Fund manager John Malooly shepherded the fund over the past seven years. He focuses on companies with unique attributes in their industry and ones with recurring or repeat revenue streams, as they tend to hold up better in economic downturns. How does Malooly find companies that are selling below their intrinsic values?

First and foremost, for Wasatch, a company must have good management. Here, Malooly’s criteria is similar in significance to the enormous weight Warren Buffett (Trades, Portfolio) and Charlie Munger (Trades, Portfolio) accord to astute and honest managers. If a company has poor management, Malooly is not interested, period. How serious is the fund about the importance of good management? Wasatch retains a former investigative journalist to research a company’s managers.

For Malooly, a business strategy that incorporates a novel factor or advantage within their business operations is key. "Disruptive," in terms of analysis, need not mean a high-tech engineering process or factor that can lead to market dominance, but rather whatever it is that gives the company an advantage over its competitors.

Malooly also believes that successful investing requires finding the right balance between skepticism and imagination, or the ability to look farther out into the future, which at that time can mean thinking outside of the box.

One example of the fund’s philosophy of imagination and skepticism informing its purchases is Freshpet (FRPT, Financial), a company that sells refrigerated pet food. Malooly was attracted to Freshpet’s business model, as well as the overall steady growth in household pet expenditures, which has accelerated 5% each year since 2008.

Malooly passed on the Freshpet’s initial public offering and one year later, the stock dropped by 50%, selling for $28 a share in December of 2018. The fund took interest in the company when a new manager with extensive experience in global consumer goods and refrigerated distribution took over. Malooly was betting a change in management would help the company expand. The stock is currently trading at $47 per share.

Malooly acknowledges that the current market environment is skewed toward growth stocks and he admits Wasatch’s returns could drop when value stocks take the lead. Malooly is not interested in acquiring small-cap growth companies if they don’t match his criterion for value and market leadership; at times, that means the fund may not have as many suitable opportunities for growth candidates to buy as were available in previous years. As Malooly notes, “I don’t expect to see the levels of outperformance I’ve had simply because I don’t expect to have those types of return opportunities in front of me.”

This investing posture is indicative of the fund’s discipline in buying only those companies that can excel in their business sectors due to a unique “disruptive” factor or Buffett “moat,” that keeps the competition at bay. Like Buffett, if Malooly can’t find suitable corporations that are selling below their intrinsic value, he will maintain a cash position in the portfolio, rather than chase “growth.”

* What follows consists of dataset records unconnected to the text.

**src/rtl/alu_cmd_issuer.sv**
```systemverilog
// alu_cmd_issuer: issues one valid/ready request at a time to the ALU operand bus,
// waits out the command latency and returns the captured RES/flags on a valid/ready port.
module alu_cmd_issuer #(
  parameter int WIDTH    = 8,
  parameter int CMD_W    = 4,
  parameter int BASE_LAT = 1,
  parameter int MUL_LAT  = 2
) (
  input  logic               clk,
  input  logic               rst_n,
  input  logic               en,
  input  logic               req_valid,
  output logic               req_ready,
  input  logic               req_mode,
  input  logic [CMD_W-1:0]   req_cmd,
  input  logic [1:0]         req_inpv,
  input  logic               req_cin,
  input  logic [WIDTH-1:0]   req_opa,
  input  logic [WIDTH-1:0]   req_opb,
  output logic               alu_ce,
  output logic [1:0]         alu_inpv,
  output logic               alu_mode,
  output logic [CMD_W-1:0]   alu_cmd,
  output logic               alu_cin,
  output logic [WIDTH-1:0]   alu_opa,
  output logic [WIDTH-1:0]   alu_opb,
  input  logic [2*WIDTH-1:0] alu_res,
  input  logic [5:0]         alu_flags,
  output logic               rsp_valid,
  input  logic               rsp_ready,
  output logic [2*WIDTH-1:0] rsp_res,
  output logic [5:0]         rsp_flags
);
  localparam int MAX_LAT = (MUL_LAT > BASE_LAT) ? MUL_LAT : BASE_LAT;
  localparam int CNT_W   = $clog2(MAX_LAT + 1);
  typedef enum logic [1:0] {IDLE, ISSUE, WAIT, RESP} state_t;
  state_t state, state_nx;
  logic [CNT_W-1:0] cnt;
  logic live, go, accept, capture, is_mul;
  // live keeps every output low until the first clock edge after reset release
  assign go        = live & en;
  assign alu_ce    = go;
  assign req_ready = go & (state == IDLE);
  assign rsp_valid = state == RESP;
  assign is_mul    = req_mode & ((req_cmd == CMD_W'(9)) | (req_cmd == CMD_W'(10)));
  always_comb begin
    state_nx = state;
    accept   = 1'b0;
    capture  = 1'b0;
    case (state)
      IDLE: begin
        accept   = req_valid;
        state_nx = req_valid ? ISSUE : IDLE;
      end
      ISSUE: state_nx = WAIT;
      WAIT: begin
        capture  = cnt == CNT_W'(1);
        state_nx = capture ? RESP : WAIT;
      end
      RESP: state_nx = rsp_ready ? IDLE : RESP;
      default: state_nx = IDLE;
    endcase
  end
  always_ff @(posedge clk or negedge rst_n) begin
    if (!rst_n) begin
      state     <= IDLE;
      live      <= 1'b0;
      cnt       <= '0;
      alu_inpv  <= '0;
      alu_mode  <= 1'b0;
      alu_cmd   <= '0;
      alu_cin   <= 1'b0;
      alu_opa   <= '0;
      alu_opb   <= '0;
      rsp_res   <= '0;
      rsp_flags <= '0;
    end else begin
      live <= 1'b1;
      if (go) begin
        state <= state_nx;
        if (accept) begin
          alu_inpv <= req_inpv;
          alu_mode <= req_mode;
          alu_cmd  <= req_cmd;
          alu_cin  <= req_cin;
          alu_opa  <= req_opa;
          alu_opb  <= req_opb;
          cnt      <= is_mul ? CNT_W'(MUL_LAT) : CNT_W'(BASE_LAT);
        end
        if (state == ISSUE) alu_inpv <= '0;
        if (state == WAIT) cnt <= cnt - 1'b1;
        if (capture) begin
          rsp_res   <= alu_res;
          rsp_flags <= alu_flags;
        end
      end
    end
  end
endmodule
```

Malooly refuses to buy companies that may be favored by the fund industry in general, such a low-volatility stocks, because their valuations exceed their potential for growth.

The fund doesn’t use macroeconomic projections or factors to guide their investment decisions. Here, they follow the advice given by Munger, who advised investors to shun complex econometric models or projections as a factor that informs your decisions. "If you’re agnostic about macro factors and, therefore, devote all of your time to thinking about individual businesses and the individual opportunities, it’s a way more efficient way to behave,” said Munger.

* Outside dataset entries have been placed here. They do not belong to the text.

## config.mk

```make
export PLATFORM = sky130hd
export DESIGN_NAME = mem_port_arbiter
export DESIGN_NICKNAME = d
export VERILOG_FILES = /design/src/rtl/mem_port_arbiter.sv
export SDC_FILE = /design/constraint.sdc
export NUM_CORES = 1
export LEC_CHECK = 0
export CAP_MARGIN = 40
export CORE_MARGIN = 8
export CORE_UTILIZATION = 40
export DETAILED_ROUTE_END_ITERATION = 7
export PLACE_DENSITY = 0.84
export SYNTH_ARGS = -nofsm -noshare
export SYNTH_HDL_FRONTEND = slang
export SYNTH_SLANG_ARGS = --single-unit
```

## constraint.sdc

```tcl
create_clock -name CLK -period 4.2 [get_ports CLK]
set_input_delay 0.42 -clock CLK [delete_from_list [all_inputs] [get_ports CLK]]
set_output_delay 0.42 -clock CLK [all_outputs]
set_load 0.02 [all_outputs]
```
## config.mk

```make
export PLATFORM = sky130hd
export DESIGN_NAME = pipe_adder
export DESIGN_NICKNAME = d
export VERILOG_FILES = /design/src/rtl/pipe_adder_pkg.sv /design/src/rtl/pipe_adder_slice.sv /design/src/rtl/pipe_adder.sv
export SDC_FILE = /design/constraint.sdc
export NUM_CORES = 1
export LEC_CHECK = 0
export BUFFER_PORTS_ARGS = -buffer_cell sky130_fd_sc_hd__buf_2
export CAP_MARGIN = 10
export CORE_MARGIN = 3
export CORE_UTILIZATION = 30
export DETAILED_ROUTE_END_ITERATION = 10
export SLEW_MARGIN = 10
export SYNTH_ARGS = -nofsm -noshare
export SYNTH_HDL_FRONTEND = slang
export SYNTH_SLANG_ARGS = --single-unit
```

## constraint.sdc

```tcl
create_clock -name CK -period 2.2 [get_ports CK]
set_clock_uncertainty 0.2 [all_clocks]
set_input_delay 0.33 -clock CK [delete_from_list [all_inputs] [get_ports CK]]
set_output_delay 0.33 -clock CK [all_outputs]
set_load 0.02 [all_outputs]
```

Wasatch is, however, as Malooly notes, “macro aware.” That is to say, after the 2008 financial crisis, the fund's periodic volatility reinforced its fundamental investing philosophy that concentrates on selecting only high-quality companies with savvy management teams that can weather economic downturns.

The fund can hold up to 30% of its portfolio in global stocks, but its current allocation is approximately 10%.

Disclousure: I have no position in any of the securities referenced in this article.